Todos eran sueños tan irreales que no me los podía creer cuando me despertaba. Me parecían pesadillas, de esas que, una vez te despiertas, solo queda la respiración agitada y poco más. Salvo el sueño de Marcos y su accidente, que me dejó tan acongojada que durante días no dejé de observarle sin que se diera cuenta. Dándose cuenta, al final, porque me pillaba infraganti y me preguntaba, inocente, «¿qué pasa, mamá?». Y claro, no iba a contarle que había soñado con su propia muerte.
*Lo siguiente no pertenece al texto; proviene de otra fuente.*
From an optimization exercise on the open Yosys and OpenROAD flow, aimed at small area; shortcuts taken in it are not production practice.
In this exercise RTL edits were held to simulation tests only and were not proved equivalent to the original.
No activity file was given, so power comes from the tool's default toggle rates.

==> flow/design.v <==
package mips_pkg;
  localparam int RF_DATA_W  = 32;
  localparam int RF_ADDR_W  = 5;
  localparam int RF_SP_REG  = 29;
  localparam int RF_SP_INIT = 1200;
  function automatic logic is_zero_reg(input logic [RF_ADDR_W-1:0] idx);
    is_zero_reg = (idx == '0);
  endfunction
endpackage
Source: an optimization exercise on an open RTL-to-GDS flow (aim: small area, a short achievable clock period and few clock cycles per item). Production flows keep margins and buffers that such runs may drop. Only simulation tests tie the RTL to the original design; equivalence was not proved.

==> flow/design.v (outline; a module is shown in full before it is edited, if it fits) <==
// module fkf_front: 60 lines
// module fkf_mul: 1930 lines
// module fkf_queue: 49 lines
// module fkf_cfg: 180 lines
// module fkf_back: 156 lines
// module fm_keycode_to_fnum_block: 106 lines
module fm_keycode_to_fnum_block (
	input  logic             clk,
	input  logic             arst_n,
	input  logic             cfg_we,
	input  logic [0:0]       cfg_index,
	input  logic [fkf_pkg::CLK_W-1:0] cfg_data,
	input  logic             in_valid,
	output logic             in_stall,
	input  logic [7:0]       key_code,
	input  logic [7:0]       key_fraction,
	output logic             out_valid,
	input  logic             out_stall,
	output logic [2:0]       block,
	output logic [10:0]      freq_number
);
  // ...
==> flow/flow/run.sh <==
#!/bin/bash
set -euo pipefail
export SETUP_SLACK_MARGIN=8.0
export TNS_END_PERCENT=100
export BUFFER_PORTS_ARGS="-buffer_cell sky130_fd_sc_hd__buf_4"
bash standard.sh > standard.log 2>&1
==> flow/standard.sh <==
#!/bin/bash
# synth_recipe.tcl (not shown) runs the flow's synth.tcl, then flattens the netlist and writes it again
# the make line also repeats each setting of config.mk as NAME=value (left out here)
make -C /OpenROAD-flow-scripts/flow DESIGN_CONFIG=/design/flow/config.mk WORK_HOME=/design/flow/orfs CLKGATE_MAP_FILE= SYNTH_SCRIPT=/design/flow/synth_recipe.tcl "${@:-finish}"
==> flow/config.mk <==
export PLATFORM = sky130hd
export DESIGN_NAME = fm_keycode_to_fnum_block
export DESIGN_NICKNAME = fm_keycode_to_fnum_block
export VERILOG_FILES = /design/flow/design.v
export SDC_FILE = /design/flow/constraint.sdc
export NUM_CORES = 8
export LEC_CHECK = 0
export CAP_MARGIN = 70
export CORE_MARGIN = 2
export CORE_UTILIZATION = 50
export CTS_CLUSTER_DIAMETER = 90
export CTS_CLUSTER_SIZE = 25
export SLEW_MARGIN = 70
export SYNTH_MEMORY_MAX_BITS = 65536
==> flow/constraint.sdc <==
create_clock -name core_clock -period 12.0 [get_ports {clk}]
set_input_delay 2.4000 -clock core_clock [delete_from_list [all_inputs] [get_ports {clk}]]
set_output_delay 2.4000 -clock core_clock [all_outputs]
set_load 0.01 [all_outputs]
==> results.txt, run 1 <==
Run status:
- The run finished with no timing, DRC or antenna violations.

Min path:
- The worst min-delay path class is reg2reg.

Logic synthesis:
- The adder and majority cell fraction of the synthesized area is 16.2%.
- Counting flops with an async set or reset pin after synthesis yields a share of 6.70%.
- In the post-synthesis netlist, the cell with the most instances is sky130_fd_sc_hd__inv_1.
- Synthesis handed over a netlist of 12,110 instances.

Setup path:
- Together, buffers and inverters on the worst path number 4.
- STA puts the critical path data required time at 12.71 ns.
- The endpoint identified for the worst register-to-register timing path is u_front.bd_s2[15]$_DFF_P_.

Detailed routing:
- The post-detailed-route DRC marker count is 0.

Place:
- The total cell area at the placement stage is 115,000 um2.
- The last weighted congestion value of the routability-driven placer is 1.13.
- Input and output buffers added on the ports amount to 60.

Layout:
- The final sequential cell count is 1,567.
- Cells fill 57.4% of the core in the end.
- The fraction of final cell area spent on non-clock buffers in this run is 7.55%.
- The largest cell class by area is multi-input combinational cells.
- The number of antenna diodes is 63.
- The clock tree cell share of total cell area is 2.25%.
- The number of multi-input logic gates is 7,675.

GRT:
- The number of global-route vias before repair is 98,896.
- The global-route usage over all layers is 48.1%.

Clock network:
- For this design, the CTS-stage hold fixing added 0 buffers.
- The clock root buffer master is sky130_fd_sc_hd__clkbuf_16.

Die:
- The number of placed I/O pins is 64.

Timing:
- The largest clock skew in the final design is 0.0494 ns.
- The final sum of negative setup slack is 0 ns.
Testbench counts, summed over its fixed seeds: cycles 13,368, items 12,288.
==> run 2: changes to the inputs <==
--- a/flow/config.mk
+++ b/flow/config.mk
@@ -5,10 +5,10 @@
 export SDC_FILE = /design/flow/constraint.sdc
 export NUM_CORES = 8
 export LEC_CHECK = 0
-export CAP_MARGIN = 70
+export CAP_MARGIN = 30
 export CORE_MARGIN = 2
 export CORE_UTILIZATION = 50
 export CTS_CLUSTER_DIAMETER = 90
 export CTS_CLUSTER_SIZE = 25
-export SLEW_MARGIN = 70
+export SLEW_MARGIN = 30
 export SYNTH_MEMORY_MAX_BITS = 65536
==> run 2 against run 1 <==
  * Clock-buffer cell count is 5 lower
  * Register-to-register slack got worse by 0.05 ns
  * Die area is the same
  * Still clean
  * Critical path depth down 4
  * Sequential share of layout area increased by 0.72 points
¿Y qué más da? Las cosas ocurren, los accidentes ocurren, la muerte ocurre… y da igual si te escondes, si no sales de casa o si pretendes llegar a un lugar en el que estarás más protegido. Da igual, la muerte te persigue, porque nunca se olvida de llevar encima su propia lista de morosos o beneficiarios. Todo ocurre porque tiene que ocurrir, eso opina la muerte. Y punto.

Soñar con este pueblo también me pareció de lo más increíble y fíjate, aquí estoy desde hace un mes. Atalaya de don Pelayo se llama este pueblo. Incluso a veces dudo de que esta porción de tierra y de río salga en los mapas o en alguna foto de los satélites que nos vigilan…
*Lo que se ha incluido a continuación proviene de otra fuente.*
Background: an optimization exercise with open tools, aiming at small area, a short achievable clock period and few clock cycles per item. Do not read the settings as production practice.
The RTL was checked by simulation tests, not by an equivalence proof against the original design.
Power is estimated from default activity; no workload was simulated.

==> flow/design.v <==
`timescale 1ns/1ns
`default_nettype none
package mpuPkg;
    typedef struct packed {
        logic [18-1:0]    tag;
        logic [10-1:0]  index;
        logic                     which;
        logic [31-1:0] newVal;
    } msgFieldsT;
    typedef struct packed {
        logic [32-1:0]    tempProp;
        logic [32-1:0]    prop;
        logic [32-1:0]    unused;
        logic [30-1:0] edgeDeg;
        logic                       spare;
        logic                       active;
    } vertexRecT;
    typedef logic [256-1:0] vertexPairU;
    typedef struct packed {
        logic                                            valid;
        logic [288-256-18-2:0]   pad;
        logic [18-1:0]                           tag;
        vertexPairU                                      data;
    } cacheLineT;
    typedef struct packed {
        msgFieldsT               msg;
        vertexPairU              base;       
        logic                    hit;
        logic [32-1:0] result;
        logic                    update;
        logic                    send;
    } updateJobT;
    typedef struct packed {
        logic [18-1:0]                                    tag;
        logic [10-1:0]                                  index;
        logic                                                     which;
        logic [33-18-10-2:0]      offset;
    } vertexIdT;
    localparam int VREC_WIDTH = 3*32 + 30 + 2;
    function automatic vertexRecT getVtx(input vertexPairU pair, input logic which);
        getVtx = which ? pair[VREC_WIDTH +: VREC_WIDTH] : pair[0 +: VREC_WIDTH];
    endfunction
    function automatic logic [32-1:0] byteSwap(input logic [32-1:0] value);
        byteSwap = {value[7:0], value[15:8], value[23:16], value[31:24]};
    endfunction
endpackage
`default_nettype wire
`timescale 1ns/1ns
`default_nettype none
module ltBit (
    input  wire  a,
    input  wire  na,
    input  wire  b,
    output logic nl,
    output logic ne
);
    assign nl = !(na && b);
    assign ne = a ^ b;
endmodule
He soñado muchas cosas a lo largo de mi vida. Muchas. Como cuando se lee una novela: uno lee el capítulo y luego continúa la historia. Con mis sueños, igual, porque siempre son el enunciado de lo que acontecerá después, unos días, unas semanas después, un año, pero en el terreno real. Dime si no es para volverse loco eso de estar con un pie en ambos mundos.

Me dejaré de tonterías. Hay ocho niños que están camino de la escuela y yo soy su profesora.